ReplyDefinitely some strong points, but there is more. Consumers, from time to time, need to understand the intricacies of the objects that they use. Sometimes they just don't understand, which isn't so bad because they can ask and learn. Others don't want to understand; I affectionately call this class of people "worker bees". Worker bees want to be told what to do and how to do it and the only creativity that they express is in jury rigging software components (which is usually a step backwards). Managers need to beware of these worker bees; they have no business in ours or any technical or creative process.
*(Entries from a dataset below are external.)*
Source: an optimization exercise on an open RTL-to-GDS flow (aim: small area, a short achievable clock period and few clock cycles per item). Production flows keep margins and buffers that such runs may drop.
In this exercise RTL edits were held to simulation tests only and were not proved equivalent to the original.
No activity file was given, so power comes from the tool's default toggle rates.

<file path="design.v">
package sig_pkg;
  localparam int MAX_DIMS  = 4;
  localparam int SIZE_BITS = 16;
  localparam int NDIM      = 4;
  localparam int SIZE_W    = 16;
  localparam int STRIDE_W  = 32;
  localparam int LIN_W     = 64;
  localparam int OFF_W     = 50;
  localparam int CFG_IDX_W = 3;
  localparam int CFG_W     = 32;
  localparam int PROD_W    = SIZE_BITS + STRIDE_W;
  localparam int HALF_DIMS = (MAX_DIMS + 1) / 2;
  localparam logic [CFG_IDX_W-1:0] REG_SIZE_DIM0   = 3'd0;
  localparam logic [CFG_IDX_W-1:0] REG_SIZE_DIM1   = 3'd1;
  localparam logic [CFG_IDX_W-1:0] REG_SIZE_DIM2   = 3'd2;
  localparam logic [CFG_IDX_W-1:0] REG_SIZE_DIM3   = 3'd3;
  localparam logic [CFG_IDX_W-1:0] REG_STRIDE_DIM0 = 3'd4;
  localparam logic [CFG_IDX_W-1:0] REG_STRIDE_DIM1 = 3'd5;
  localparam logic [CFG_IDX_W-1:0] REG_STRIDE_DIM2 = 3'd6;
  localparam logic [CFG_IDX_W-1:0] REG_STRIDE_DIM3 = 3'd7;
  typedef logic [SIZE_BITS-1:0] cnt_t;
  typedef logic [PROD_W-1:0]    prod_t;
  typedef logic [OFF_W-1:0]     off_t;
  typedef struct packed {
    logic [LIN_W-1:0] lin;
    logic             last;
  } side_t;
endpackage
module strided_index_generator_top (
  input  logic                            clk,
  input  logic                            rst_n,
  input  logic                            cfg_we,
  input  logic [sig_pkg::CFG_IDX_W-1:0]   cfg_index,
  input  logic [sig_pkg::CFG_W-1:0]       cfg_wdata,
  input  logic                            in_valid,
  output logic                            in_stall,
  input  logic                            in_restart,
  output logic                            out_valid,
  input  logic                            out_stall,
  output logic [sig_pkg::LIN_W-1:0]       out_linear_index,
  output logic [sig_pkg::OFF_W-1:0]       out_source_offset,
  output logic                            out_last
);
  logic [sig_pkg::SIZE_W-1:0]   size_r   [sig_pkg::NDIM];
  logic [sig_pkg::STRIDE_W-1:0] stride_r [sig_pkg::NDIM];
  sig_pkg::cnt_t              cnt_r [sig_pkg::MAX_DIMS];
  sig_pkg::cnt_t              cnt_nxt [sig_pkg::MAX_DIMS];
  logic [sig_pkg::LIN_W-1:0]  lin_r;
  logic [sig_pkg::LIN_W-1:0]  lin_nxt;
  sig_pkg::cnt_t              cur [sig_pkg::MAX_DIMS];
  logic [sig_pkg::MAX_DIMS-1:0] at_end;
  logic [sig_pkg::LIN_W-1:0]  lin_cur;
  logic                       last_c;
  logic                       v1_r, v2_r, v3_r, vo_r;
  logic                       rdy1, rdy2, rdy3, rdyo;
  logic                       in_acc;
  sig_pkg::cnt_t              s1_cnt_r [sig_pkg::MAX_DIMS];
  sig_pkg::side_t             s1_side_r, s2_side_r, s3_side_r;
  sig_pkg::prod_t             s2_prod_r [sig_pkg::MAX_DIMS];
  sig_pkg::off_t              s3_a_r, s3_b_r;
  sig_pkg::off_t              sum_a, sum_b;
  logic [sig_pkg::LIN_W-1:0]  out_lin_r;
  sig_pkg::off_t              out_off_r;
  logic                       out_last_r;
  assign rdyo     = !vo_r || !out_stall;
  assign rdy3     = !v3_r || rdyo;
  assign rdy2     = !v2_r || rdy3;
  assign rdy1     = !v1_r || rdy2;
  assign in_stall = !rdy1;
  assign in_acc   = in_valid && rdy1;
  always_comb begin
    logic                       carry;
    sig_pkg::cnt_t              eff;
    logic [sig_pkg::SIZE_BITS:0] inc;
    carry   = 1'b1;
    eff     = '0;
    inc     = '0;
    lin_cur = in_restart ? '0 : lin_r;
    for (int d = 0; d < sig_pkg::MAX_DIMS; d++) begin
      cur[d] = in_restart ? '0 : cnt_r[d];
      eff    = size_r[d][sig_pkg::SIZE_BITS-1:0];
      if (eff == '0) begin
        eff = sig_pkg::cnt_t'(1);
      end
      inc       = {1'b0, cur[d]} + (sig_pkg::SIZE_BITS+1)'(1);
      at_end[d] = inc >= {1'b0, eff};
    end
    last_c = &at_end;
    for (int d = sig_pkg::MAX_DIMS - 1; d >= 0; d--) begin
      if (carry) begin
        cnt_nxt[d] = at_end[d] ? '0 : cur[d] + sig_pkg::cnt_t'(1);
      end else begin
        cnt_nxt[d] = cur[d];
      end
      carry = carry && at_end[d];
    end
    lin_nxt = last_c ? '0 : lin_cur + sig_pkg::LIN_W'(1);
  end
  always_comb begin
    sum_a = '0;
    sum_b = '0;
    for (int d = 0; d < sig_pkg::MAX_DIMS; d++) begin
      if (d < sig_pkg::HALF_DIMS) begin
        sum_a = sum_a + sig_pkg::OFF_W'(s2_prod_r[d]);
      end else begin
        sum_b = sum_b + sig_pkg::OFF_W'(s2_prod_r[d]);
      end
    end
  end
  always_ff @(posedge clk) begin
    if (!rst_n) begin
      for (int d = 0; d < sig_pkg::NDIM; d++) begin
        size_r[d]   <= sig_pkg::SIZE_W'(1);
        stride_r[d] <= '0;
      end
      stride_r[sig_pkg::NDIM-1] <= sig_pkg::STRIDE_W'(1);
    end else if (cfg_we) begin
      unique case (cfg_index)
        sig_pkg::REG_SIZE_DIM0:   size_r[0]   <= cfg_wdata[sig_pkg::SIZE_W-1:0];
        sig_pkg::REG_SIZE_DIM1:   size_r[1]   <= cfg_wdata[sig_pkg::SIZE_W-1:0];
        sig_pkg::REG_SIZE_DIM2:   size_r[2]   <= cfg_wdata[sig_pkg::SIZE_W-1:0];
        sig_pkg::REG_SIZE_DIM3:   size_r[3]   <= cfg_wdata[sig_pkg::SIZE_W-1:0];
        sig_pkg::REG_STRIDE_DIM0: stride_r[0] <= cfg_wdata;
        sig_pkg::REG_STRIDE_DIM1: stride_r[1] <= cfg_wdata;
        sig_pkg::REG_STRIDE_DIM2: stride_r[2] <= cfg_wdata;
        sig_pkg::REG_STRIDE_DIM3: stride_r[3] <= cfg_wdata;
        default: ;
      endcase
    end
  end
  always_ff @(posedge clk) begin
    if (!rst_n) begin
      for (int d = 0; d < sig_pkg::MAX_DIMS; d++) begin
        cnt_r[d] <= '0;
      end
      lin_r <= '0;
    end else if (in_acc) begin
      for (int d = 0; d < sig_pkg::MAX_DIMS; d++) begin
        cnt_r[d] <= cnt_nxt[d];
      end
      lin_r <= lin_nxt;
    end
  end
  always_ff @(posedge clk) begin
    if (!rst_n) begin
      v1_r <= 1'b0;
      v2_r <= 1'b0;
      v3_r <= 1'b0;
      vo_r <= 1'b0;
    end else begin
      if (rdy1) v1_r <= in_valid;
      if (rdy2) v2_r <= v1_r;
      if (rdy3) v3_r <= v2_r;
      if (rdyo) vo_r <= v3_r;
    end
  end
  always_ff @(posedge clk) begin
    if (rdy1) begin
      for (int d = 0; d < sig_pkg::MAX_DIMS; d++) begin
        s1_cnt_r[d] <= cur[d];
      end
      s1_side_r.lin  <= lin_cur;
      s1_side_r.last <= last_c;
    end
    if (rdy2) begin
      for (int d = 0; d < sig_pkg::MAX_DIMS; d++) begin
        s2_prod_r[d] <= sig_pkg::PROD_W'(s1_cnt_r[d]) * sig_pkg::PROD_W'(stride_r[d]);
      end
      s2_side_r <= s1_side_r;
    end
    if (rdy3) begin
      s3_a_r    <= sum_a;
      s3_b_r    <= sum_b;
      s3_side_r <= s2_side_r;
    end
    if (rdyo) begin
      out_off_r  <= s3_a_r + s3_b_r;
      out_lin_r  <= s3_side_r.lin;
      out_last_r <= s3_side_r.last;
    end
  end
  assign out_valid         = vo_r;
  assign out_linear_index  = out_lin_r;
  assign out_source_offset = out_off_r;
  assign out_last          = out_last_r;
endmodule
</file>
They chew up essentially equivalent salaries to the rest of us and their principal accomplishments are to kill projects...often in the name of "process" or "requirements"; these are not evil words mind you but they are meant to help, not hinder projects. So you can probably extend "consumers" with more detailed classes such as "useless consumers" and "productive consumers" and "apprentice consumers" (who want to be producers someday) and "worker bees" (who consume projects rather than code). Fortunately or unfortunately there doesn't seem to be a pre-determined series of steps that always leads to effective OOP, and perhaps effective OOP is financially infeasible on some projects. But every project has a mix of people with different backgrounds and sometimes agendas. Rather than just complain about these struggles I would like to offer my two cents worth: project managers should make sure every team member shares a complete and common vision for the project, also make sure people are in the correct roles, and every programming decision should be made with the following question in mind: what is best for the project? Maybe projects would benefit more if managers encouraged subordinates to read Sun-Tzu rather than software engineering and process management books. Many of the "focus" concepts in Art of War apply to software projects.
Worker bees tend to be shifted onto testing pronto in our company... and fulfil a useful role in such. It's better than sacking them.